One was Charlie Downes, a political commentator who has praised Enoch Powell and spoken at anti-migrant demonstrations. Downes has written: “Remigration is a political and demographic necessity.” Remigration is a euphemism for mass deportations of migrants both illegal and legal.
L-R: Lord Moylan, Lord Hannan, Thomas Hogg, Jake Scott, Charlie Downes
Also at the House of Lords event was Jake Scott, a former campaigner in Laurence Fox’s Reclaim Party. Scott co-founded The Mallard, a far-right commentary website, and has similarly endorsed Enoch Powell. In group chats leaked to HOPE not hate, Scott joked with Mallard colleagues about adding swastikas into articles and said that a gay commentator should be “castrated”.
Committee rooms in the House of Lords can only be booked by peers, and we can reveal that Lord Moylan was the sponsor of the Tuesday-night event. It was organised by Touchpoint Strategy, a political consulting firm where Downes is employed as an account manager. They joined Lord Hannan — another Tory peer — and a writer called Thomas Hogg, to discuss the latter’s A Place To Call Home, a book arguing for lower taxes. The text has been promoted by Touchpoint as “a powerful new book… on the bright new future awaiting Britain”.
Charlie Downes is an increasingly popular activist in the British far right. At a fringe event for Reform UK last year, he called for the party to enforce “a robust policy of remigration”. In an official Reform video, he was shown shaking hands with leader Nigel Farage. He has also written of attending a far-right conference with Morgoth, the pseudonymous fascist influencer, whose writing he has admiringly cited in podcast appearances.
Downes has frequently reposted social media material by Traditional Britain Group, a far-right organisation that advocates for remigration, as well as content by the extremist activists Neema Parvini and Carl Benjamin. Snapping a photo of a Pride flag over a council building, Downes said it was “occupied territory”.
In 2023, Downes spoke at an event in Llanelli with Dan Morgan, co-founder of Voice of Wales, a far-right media group. Telling the audience that their community was under threat from “invaders” and “marauders from the continent”, Downes said: “Thousands of men of fighting age have arrived — forced themselves — onto the shores of my homeland.” Downes’s anti-migrant activism has even earned him the praise of the Homeland Party, a fascist political party, for using the word “homeland” in his GB News appearances.

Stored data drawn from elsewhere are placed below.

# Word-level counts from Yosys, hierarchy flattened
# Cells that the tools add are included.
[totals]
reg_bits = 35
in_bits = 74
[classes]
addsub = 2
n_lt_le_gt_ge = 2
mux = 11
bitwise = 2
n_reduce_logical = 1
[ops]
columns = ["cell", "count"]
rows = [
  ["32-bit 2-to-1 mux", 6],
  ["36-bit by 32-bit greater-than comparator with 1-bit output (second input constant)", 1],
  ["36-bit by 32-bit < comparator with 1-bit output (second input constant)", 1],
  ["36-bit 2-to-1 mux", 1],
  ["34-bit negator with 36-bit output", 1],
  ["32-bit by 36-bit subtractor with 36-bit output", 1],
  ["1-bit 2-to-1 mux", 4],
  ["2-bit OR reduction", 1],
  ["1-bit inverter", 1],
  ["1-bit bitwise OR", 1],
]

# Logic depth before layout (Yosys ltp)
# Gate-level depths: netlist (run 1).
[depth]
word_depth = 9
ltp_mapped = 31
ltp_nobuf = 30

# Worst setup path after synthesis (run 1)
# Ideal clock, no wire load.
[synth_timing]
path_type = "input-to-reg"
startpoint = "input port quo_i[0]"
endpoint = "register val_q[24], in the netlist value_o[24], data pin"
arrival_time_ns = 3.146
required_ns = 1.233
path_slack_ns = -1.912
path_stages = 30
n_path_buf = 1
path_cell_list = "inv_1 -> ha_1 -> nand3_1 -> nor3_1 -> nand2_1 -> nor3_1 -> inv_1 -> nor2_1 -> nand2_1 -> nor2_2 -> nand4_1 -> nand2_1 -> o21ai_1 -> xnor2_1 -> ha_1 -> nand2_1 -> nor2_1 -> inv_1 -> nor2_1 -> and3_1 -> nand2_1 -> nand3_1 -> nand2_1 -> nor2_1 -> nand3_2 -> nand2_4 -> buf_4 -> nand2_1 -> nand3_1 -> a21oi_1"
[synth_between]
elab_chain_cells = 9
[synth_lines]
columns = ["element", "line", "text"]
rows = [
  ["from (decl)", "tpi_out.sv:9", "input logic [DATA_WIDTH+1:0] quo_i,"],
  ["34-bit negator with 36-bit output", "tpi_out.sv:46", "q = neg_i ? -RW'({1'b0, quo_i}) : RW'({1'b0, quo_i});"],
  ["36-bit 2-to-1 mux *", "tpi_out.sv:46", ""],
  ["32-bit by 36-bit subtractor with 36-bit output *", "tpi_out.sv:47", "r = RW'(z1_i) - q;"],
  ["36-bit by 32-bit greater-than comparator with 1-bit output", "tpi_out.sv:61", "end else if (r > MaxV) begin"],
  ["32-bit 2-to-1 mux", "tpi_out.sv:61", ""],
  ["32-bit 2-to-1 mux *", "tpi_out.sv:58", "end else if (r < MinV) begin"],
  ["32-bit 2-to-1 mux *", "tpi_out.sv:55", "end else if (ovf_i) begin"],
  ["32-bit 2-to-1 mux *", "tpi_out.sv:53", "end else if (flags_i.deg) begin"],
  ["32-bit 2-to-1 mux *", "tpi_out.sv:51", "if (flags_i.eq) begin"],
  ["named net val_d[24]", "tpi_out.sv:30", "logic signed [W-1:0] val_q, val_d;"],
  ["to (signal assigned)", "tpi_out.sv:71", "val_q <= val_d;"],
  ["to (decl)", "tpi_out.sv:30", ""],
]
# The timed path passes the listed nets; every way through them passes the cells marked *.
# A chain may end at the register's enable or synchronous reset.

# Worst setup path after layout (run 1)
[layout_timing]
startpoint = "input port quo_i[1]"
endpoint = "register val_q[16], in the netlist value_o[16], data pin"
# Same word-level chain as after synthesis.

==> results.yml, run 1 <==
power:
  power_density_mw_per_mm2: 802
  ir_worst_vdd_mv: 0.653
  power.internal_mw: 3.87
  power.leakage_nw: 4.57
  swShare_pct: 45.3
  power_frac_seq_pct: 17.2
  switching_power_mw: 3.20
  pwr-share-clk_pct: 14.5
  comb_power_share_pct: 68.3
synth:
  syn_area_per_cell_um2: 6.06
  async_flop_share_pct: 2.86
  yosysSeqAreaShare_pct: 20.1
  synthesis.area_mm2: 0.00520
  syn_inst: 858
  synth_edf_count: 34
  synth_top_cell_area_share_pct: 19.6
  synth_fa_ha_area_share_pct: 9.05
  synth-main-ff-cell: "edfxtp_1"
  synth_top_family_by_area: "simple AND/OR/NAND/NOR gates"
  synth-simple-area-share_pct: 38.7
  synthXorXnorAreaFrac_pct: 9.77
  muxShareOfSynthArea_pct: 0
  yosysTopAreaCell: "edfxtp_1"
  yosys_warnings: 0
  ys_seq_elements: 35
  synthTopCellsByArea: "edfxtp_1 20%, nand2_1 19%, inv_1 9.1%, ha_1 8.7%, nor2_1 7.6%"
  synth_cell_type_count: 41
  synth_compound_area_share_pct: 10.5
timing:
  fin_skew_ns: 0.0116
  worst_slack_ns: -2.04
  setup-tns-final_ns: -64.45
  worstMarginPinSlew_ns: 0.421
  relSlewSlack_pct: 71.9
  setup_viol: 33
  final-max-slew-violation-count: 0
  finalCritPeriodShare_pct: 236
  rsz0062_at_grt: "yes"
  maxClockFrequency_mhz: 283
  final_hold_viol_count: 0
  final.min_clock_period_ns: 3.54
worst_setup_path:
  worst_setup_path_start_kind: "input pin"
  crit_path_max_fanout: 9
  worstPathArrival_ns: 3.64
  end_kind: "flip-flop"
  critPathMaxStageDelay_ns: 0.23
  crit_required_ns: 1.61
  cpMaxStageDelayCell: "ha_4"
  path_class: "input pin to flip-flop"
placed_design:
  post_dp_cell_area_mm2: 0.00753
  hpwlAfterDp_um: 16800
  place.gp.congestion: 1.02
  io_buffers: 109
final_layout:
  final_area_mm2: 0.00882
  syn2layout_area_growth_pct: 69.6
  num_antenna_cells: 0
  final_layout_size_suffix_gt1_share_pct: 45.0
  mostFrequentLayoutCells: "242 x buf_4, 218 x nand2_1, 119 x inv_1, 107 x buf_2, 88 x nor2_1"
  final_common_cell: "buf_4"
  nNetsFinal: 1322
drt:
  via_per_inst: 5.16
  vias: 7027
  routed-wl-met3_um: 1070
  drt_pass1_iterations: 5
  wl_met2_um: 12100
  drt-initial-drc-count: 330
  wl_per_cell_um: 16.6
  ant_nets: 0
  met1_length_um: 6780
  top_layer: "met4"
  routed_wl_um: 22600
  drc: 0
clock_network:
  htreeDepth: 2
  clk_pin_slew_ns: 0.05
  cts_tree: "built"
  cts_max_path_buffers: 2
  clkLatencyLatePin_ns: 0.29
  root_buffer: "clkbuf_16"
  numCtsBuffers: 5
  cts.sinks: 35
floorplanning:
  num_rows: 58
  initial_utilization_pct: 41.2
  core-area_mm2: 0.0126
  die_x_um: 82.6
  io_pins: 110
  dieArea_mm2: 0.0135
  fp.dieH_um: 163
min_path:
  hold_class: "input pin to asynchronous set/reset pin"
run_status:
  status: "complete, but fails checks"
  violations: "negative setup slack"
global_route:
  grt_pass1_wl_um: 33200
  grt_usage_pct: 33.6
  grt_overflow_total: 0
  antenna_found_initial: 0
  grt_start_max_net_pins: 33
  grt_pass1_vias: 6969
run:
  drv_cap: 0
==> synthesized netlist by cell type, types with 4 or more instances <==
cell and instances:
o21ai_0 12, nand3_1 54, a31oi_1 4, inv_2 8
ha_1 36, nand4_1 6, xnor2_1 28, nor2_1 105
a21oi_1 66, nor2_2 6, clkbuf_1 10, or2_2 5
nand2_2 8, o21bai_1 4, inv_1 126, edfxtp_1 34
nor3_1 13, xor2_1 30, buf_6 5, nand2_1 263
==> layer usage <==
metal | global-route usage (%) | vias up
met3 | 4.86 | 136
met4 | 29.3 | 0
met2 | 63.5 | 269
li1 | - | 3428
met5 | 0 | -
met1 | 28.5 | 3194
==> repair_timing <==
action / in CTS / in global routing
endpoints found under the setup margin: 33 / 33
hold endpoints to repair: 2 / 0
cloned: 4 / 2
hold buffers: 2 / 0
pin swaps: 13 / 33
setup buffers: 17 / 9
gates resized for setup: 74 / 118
==> src/flat_wrapper.sv <==
// flat-port wrapper written by rule: the top's interface ports become plain ports
module fps_digit_overlay_pixel_classifier_flat 
  (clock, reset, csr_write_enable, csr_index, csr_write_data, req_chan_valid, req_chan_pixel_x, req_chan_pixel_y, req_chan_shown_value, req_chan_ready, rsp_chan_valid, rsp_chan_pixel_class, rsp_chan_ready);
  fdo_req_if req_chan_i ();
  fdo_rsp_if rsp_chan_i ();
  input  logic clock;
  input  logic reset;
  input  logic csr_write_enable;
  input  logic [fdo_pkg::CSR_IDX_W-1:0] csr_index;
  input  logic [fdo_pkg::CSR_DATA_W-1:0] csr_write_data;
  input wire logic [$bits(req_chan_i.valid)-1:0] req_chan_valid;
  input wire logic [$bits(req_chan_i.pixel_x)-1:0] req_chan_pixel_x;
  input wire logic [$bits(req_chan_i.pixel_y)-1:0] req_chan_pixel_y;
  input wire logic [$bits(req_chan_i.shown_value)-1:0] req_chan_shown_value;
  output wire logic [$bits(req_chan_i.ready)-1:0] req_chan_ready;
  output wire logic [$bits(rsp_chan_i.valid)-1:0] rsp_chan_valid;
  output wire logic [$bits(rsp_chan_i.pixel_class)-1:0] rsp_chan_pixel_class;
  input wire logic [$bits(rsp_chan_i.ready)-1:0] rsp_chan_ready;
  assign req_chan_i.valid = req_chan_valid;
  assign req_chan_i.pixel_x = req_chan_pixel_x;
  assign req_chan_i.pixel_y = req_chan_pixel_y;
  assign req_chan_i.shown_value = req_chan_shown_value;
  assign req_chan_ready = req_chan_i.ready;
  assign rsp_chan_valid = rsp_chan_i.valid;
  assign rsp_chan_pixel_class = rsp_chan_i.pixel_class;
  assign rsp_chan_i.ready = rsp_chan_ready;
  fps_digit_overlay_pixel_classifier u_core (.clock(clock), .reset(reset), .req_chan(req_chan_i), .rsp_chan(rsp_chan_i), .csr_write_enable(csr_write_enable), .csr_index(csr_index), .csr_write_data(csr_write_data));
endmodule
### src/design/tone_light_alert_sequencer_unit.sv
// tone light alert sequencer top level: handshakes, configuration, play
// control and result register; depends on tlas_pkg, tlas_ram, tlas_builder
//
// channel   dir  handshake                      contents
// s_axis    in   s_axis_tvalid / s_axis_tready  mode, system mode, imu flag, error bits
// m_axis    out  m_axis_tvalid / m_axis_tready  buzzer and led commands, playing flag
// cfg       in   cfg_valid / cfg_ready          beep count registers 0..4
//
// a tick that keeps or ends the current step loads its result straight into
// the output register; a tick that moves to the next step reads the step
// store first. A trigger starts the loader, and no item is taken until the
// pattern is in the step store: a fixed pattern step by step, an error
// pattern as beep and gap pairs, module by module, at most STEP_SLOTS - 2
// steps, or the fallback when no module beeps. The step store needs no
// clearing after reset. A stalled result holds in the output register;
// the next item is taken once that register is free or drains.
module tone_light_alert_sequencer_unit #(
    parameter int STEP_SLOTS = 32
) (
    input  logic        clk,
    input  logic        rst_n,
    // mode[2:0], system_mode[5:3], imu_preparing[6], error_mask[11:7], zero pad
    input  logic        s_axis_tvalid,
    output logic        s_axis_tready,
    input  logic [15:0] s_axis_tdata,
    // buzzer_write[0], buzzer_freq[12:1], led_write[13], led_breathing[14],
    // led_red[22:15], led_green[30:23], led_blue[38:31], playing[39]
    output logic        m_axis_tvalid,
    input  logic        m_axis_tready,
    output logic [39:0] m_axis_tdata,
    input  logic        cfg_valid,
    output logic        cfg_ready,
    input  logic [2:0]  cfg_index,
    input  logic [3:0]  cfg_data
);

    localparam int AW = $clog2(STEP_SLOTS);
    localparam int CW = $clog2(STEP_SLOTS + 1);

    tlas_pkg::top_state_t state_reg, state_next;
    logic                 playing_reg, playing_next;
    tlas_pkg::mode_t      cur_reg, cur_next;
    logic [9:0]           timer_reg, timer_next;
    logic [CW-1:0]        index_reg, index_next;
    logic [CW-1:0]        total_reg, total_next;
    logic                 muted_reg, muted_next;
    logic [tlas_pkg::NUM_MODULES-1:0][3:0] beeps_reg;
    logic                 out_valid_reg, out_valid_next;
    tlas_pkg::result_t    out_reg, out_next;

    logic                 in_accept;
    tlas_pkg::mode_t      in_mode;
    logic [2:0]           in_sysm;
    logic                 in_prep;
    logic [4:0]           in_mask;
    logic                 in_muted;
    logic [CW-1:0]        idx_inc;
    logic                 any_beep;
    tlas_pkg::step_t      first_step;
    tlas_pkg::result_t    res;
    logic                 produce;

    tlas_pkg::bld_req_t   bld_req;
    logic                 ram_wr_en;
    logic [AW-1:0]        ram_wr_addr;
    tlas_pkg::step_t      ram_wr_data;
    logic                 ram_rd_en;
    tlas_pkg::step_t      ram_rd_data;
    logic                 bld_done;
    logic [CW-1:0]        bld_total;

    // input transaction decode
    assign in_accept = s_axis_tvalid & s_axis_tready;
    assign in_mode   = tlas_pkg::mode_t'(s_axis_tdata[2:0]);
    assign in_sysm   = s_axis_tdata[5:3];
    assign in_prep   = s_axis_tdata[6];
    assign in_mask   = s_axis_tdata[11:7];
    assign in_muted  = in_prep && (in_sysm != tlas_pkg::SYS_INIT);
    assign idx_inc   = index_reg + CW'(1);

    assign s_axis_tready = (state_reg == tlas_pkg::TOP_IDLE) && (!out_valid_reg || m_axis_tready);
    assign m_axis_tvalid = out_valid_reg;
    assign m_axis_tdata  = out_reg;
    assign cfg_ready     = 1'b1;

    // first step of a starting pattern
    always_comb
    begin
        any_beep = 1'b0;
        for (int i = 0; i < tlas_pkg::NUM_MODULES; i++)
        begin
            any_beep = any_beep | (in_mask[i] & (beeps_reg[i] != 4'd0));
        end
        if (in_mode == tlas_pkg::MODE_ERROR && any_beep)
        begin
            first_step = tlas_pkg::BEEP_STEP;
        end
        else
        begin
            first_step = tlas_pkg::pattern_step(in_mode, 3'd0);
        end
    end

    // step store
    tlas_ram #(
        .WIDTH (tlas_pkg::STEP_W),
        .DEPTH (STEP_SLOTS)
    ) u_store (
        .clk     (clk),
        .wr_en   (ram_wr_en),
        .wr_addr (ram_wr_addr),
        .wr_data (ram_wr_data),
        .rd_en   (ram_rd_en),
        .rd_addr (idx_inc[AW-1:0]),
        .rd_data (ram_rd_data)
    );

    // pattern loader
    tlas_builder #(
        .STEP_SLOTS (STEP_SLOTS)
    ) u_builder (
        .clk     (clk),
        .rst_n   (rst_n),
        .req     (bld_req),
        .beeps   (beeps_reg),
        .wr_en   (ram_wr_en),
        .wr_addr (ram_wr_addr),
        .wr_data (ram_wr_data),
        .done    (bld_done),
        .total   (bld_total)
    );

    // beep count registers
    always_ff @(posedge clk or negedge rst_n)
    begin
        if (!rst_n)
        begin
            beeps_reg[0] <= 4'd1;
            beeps_reg[1] <= 4'd2;
            beeps_reg[2] <= 4'd3;
            beeps_reg[3] <= 4'd4;
            beeps_reg[4] <= 4'd5;
        end
        else if (cfg_valid && cfg_ready)
        begin
            unique case (cfg_index)
                tlas_pkg::CFG_BEEPS_CHASSIS: beeps_reg[0] <= cfg_data;
                tlas_pkg::CFG_BEEPS_GIMBAL:  beeps_reg[1] <= cfg_data;
                tlas_pkg::CFG_BEEPS_SHOOTER: beeps_reg[2] <= cfg_data;
                tlas_pkg::CFG_BEEPS_VISION:  beeps_reg[3] <= cfg_data;
                tlas_pkg::CFG_BEEPS_IMU:     beeps_reg[4] <= cfg_data;
                default: ;
            endcase
        end
    end

    // control state registers
    always_ff @(posedge clk or negedge rst_n)
    begin
        if (!rst_n)
        begin
            state_reg     <= tlas_pkg::TOP_IDLE;
            playing_reg   <= 1'b0;
            cur_reg       <= tlas_pkg::MODE_TICK;
            timer_reg     <= '0;
            index_reg     <= '0;
            total_reg     <= '0;
            muted_reg     <= 1'b0;
            out_valid_reg <= 1'b0;
        end
        else
        begin
            state_reg     <= state_next;
            playing_reg   <= playing_next;
            cur_reg       <= cur_next;
            timer_reg     <= timer_next;
            index_reg     <= index_next;
            total_reg     <= total_next;
            muted_reg     <= muted_next;
            out_valid_reg <= out_valid_next;
        end
    end

    // result payload register
    always_ff @(posedge clk)
    begin
        out_reg <= out_next;
    end

    // play control: ticks, triggers, step reads and pattern loads
    always_comb
    begin
        state_next   = state_reg;
        playing_next = playing_reg;
        cur_next     = cur_reg;
        timer_next   = timer_reg;
        index_next   = index_reg;
        total_next   = total_reg;
        muted_next   = muted_reg;
        res          = '0;
        produce      = 1'b0;
        ram_rd_en    = 1'b0;
        bld_req      = '0;

        unique case (state_reg)
            tlas_pkg::TOP_IDLE:
            begin
                if (in_accept)
                begin
                    produce = 1'b1;
                    case (in_mode) inside
                        tlas_pkg::MODE_TICK:
                        begin
                            if (in_muted)
                            begin
                                res.buzzer_write = 1'b1;
                            end
                            if (playing_reg)
                            begin
                                if (timer_reg != 10'd0)
                                begin
                                    timer_next = timer_reg - 10'd1;
                                end
                                else
                                begin
                                    index_next = idx_inc;
                                    if (idx_inc < total_reg)
                                    begin
                                        // next step comes from the store
                                        ram_rd_en  = 1'b1;
                                        muted_next = in_muted;
                                        produce    = 1'b0;
                                        state_next = tlas_pkg::TOP_READ;
                                    end
                                    else
                                    begin
                                        // pattern end
                                        res.buzzer_write = 1'b1;
                                        res.buzzer_freq  = '0;
                                        res.led_write    = 1'b1;
                                        if (in_sysm == tlas_pkg::SYS_NORMAL)
                                        begin
                                            res.led_breathing = 1'b1;
                                            res.led_green     = 8'd255;
                                        end
                                        playing_next = 1'b0;
                                        cur_next     = tlas_pkg::MODE_TICK;
                                    end
                                end
                            end
                        end
                        tlas_pkg::MODE_INIT, tlas_pkg::MODE_HINT, tlas_pkg::MODE_LOST,
                        tlas_pkg::MODE_RECOVER, tlas_pkg::MODE_ERROR:
                        begin
                            if (!(playing_reg && cur_reg == in_mode) &&
                                !(playing_reg && in_mode == tlas_pkg::MODE_HINT))
                            begin
                                cur_next          = in_mode;
                                index_next        = '0;
                                playing_next      = 1'b1;
                                timer_next        = first_step.dur;
                                res.buzzer_write  = 1'b1;
                                res.buzzer_freq   = in_muted ? 12'd0 : first_step.tone;
                                res.led_write     = 1'b1;
                                res.led_red       = first_step.red;
                                res.led_green     = first_step.green;
                                res.led_blue      = first_step.blue;
                                bld_req.start     = 1'b1;
                                bld_req.code      = in_mode;
                                bld_req.mask      = in_mask;
                                state_next        = tlas_pkg::TOP_LOAD;
                            end
                        end
                        default: ;
                    endcase
                    res.playing = playing_next;
                end
            end
            tlas_pkg::TOP_READ:
            begin
                produce          = 1'b1;
                timer_next       = ram_rd_data.dur;
                res.buzzer_write = 1'b1;
                res.buzzer_freq  = muted_reg ? 12'd0 : ram_rd_data.tone;
                res.led_write    = 1'b1;
                res.led_red      = ram_rd_data.red;
                res.led_green    = ram_rd_data.green;
                res.led_blue     = ram_rd_data.blue;
                res.playing      = 1'b1;
                state_next       = tlas_pkg::TOP_IDLE;
            end
            tlas_pkg::TOP_LOAD:
            begin
                if (bld_done)
                begin
                    total_next = bld_total;
                    state_next = tlas_pkg::TOP_IDLE;
                end
            end
            default:
            begin
                state_next = tlas_pkg::TOP_IDLE;
            end
        endcase
    end

    // output register: hold while stalled, load on a new result
    always_comb
    begin
        out_valid_next = out_valid_reg && !m_axis_tready;
        out_next       = out_reg;
        if (produce)
        begin
            out_valid_next = 1'b1;
            out_next       = res;
        end
    end

endmodule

Jake Scott, joking with a colleague at The Mallard about adding swastikas onto articles
Jake Scott, as co-founder and chairman of The Mallard, has published articles about “the preservation of the White British” and, as revealed by HOPE not hate, a screed by Beau Dade, a former Reform UK candidate, who called for Britain to “rid itself of the foreign plague we have been diseased with”. Scott, according to a 2021 leak of The Mallard’s editorial staff chat, used the antisemitic “echoes” meme, adding three brackets around a word to denote Jewish influence. He now works as research director at the Prosperity Institute, the rebranded Legatum Institute, a free-market, pro-Brexit think tank funded by Legatum Ltd which owns GB News.
This is not the first time that far-right activists have sought to make connections in the House of Lords. HOPE not hate uncovered the New Issues Group, an anti-Muslim organisation including Lord Pearson and Baroness Cox who consulted with far-right activists to draft questions for them.
The appearance of Charlie Downes, a frequent GB News commentator, and Jake Scott, a think tank researcher, on the parliamentary estate raises questions about the increasing acceptance that far-right activists have in public life.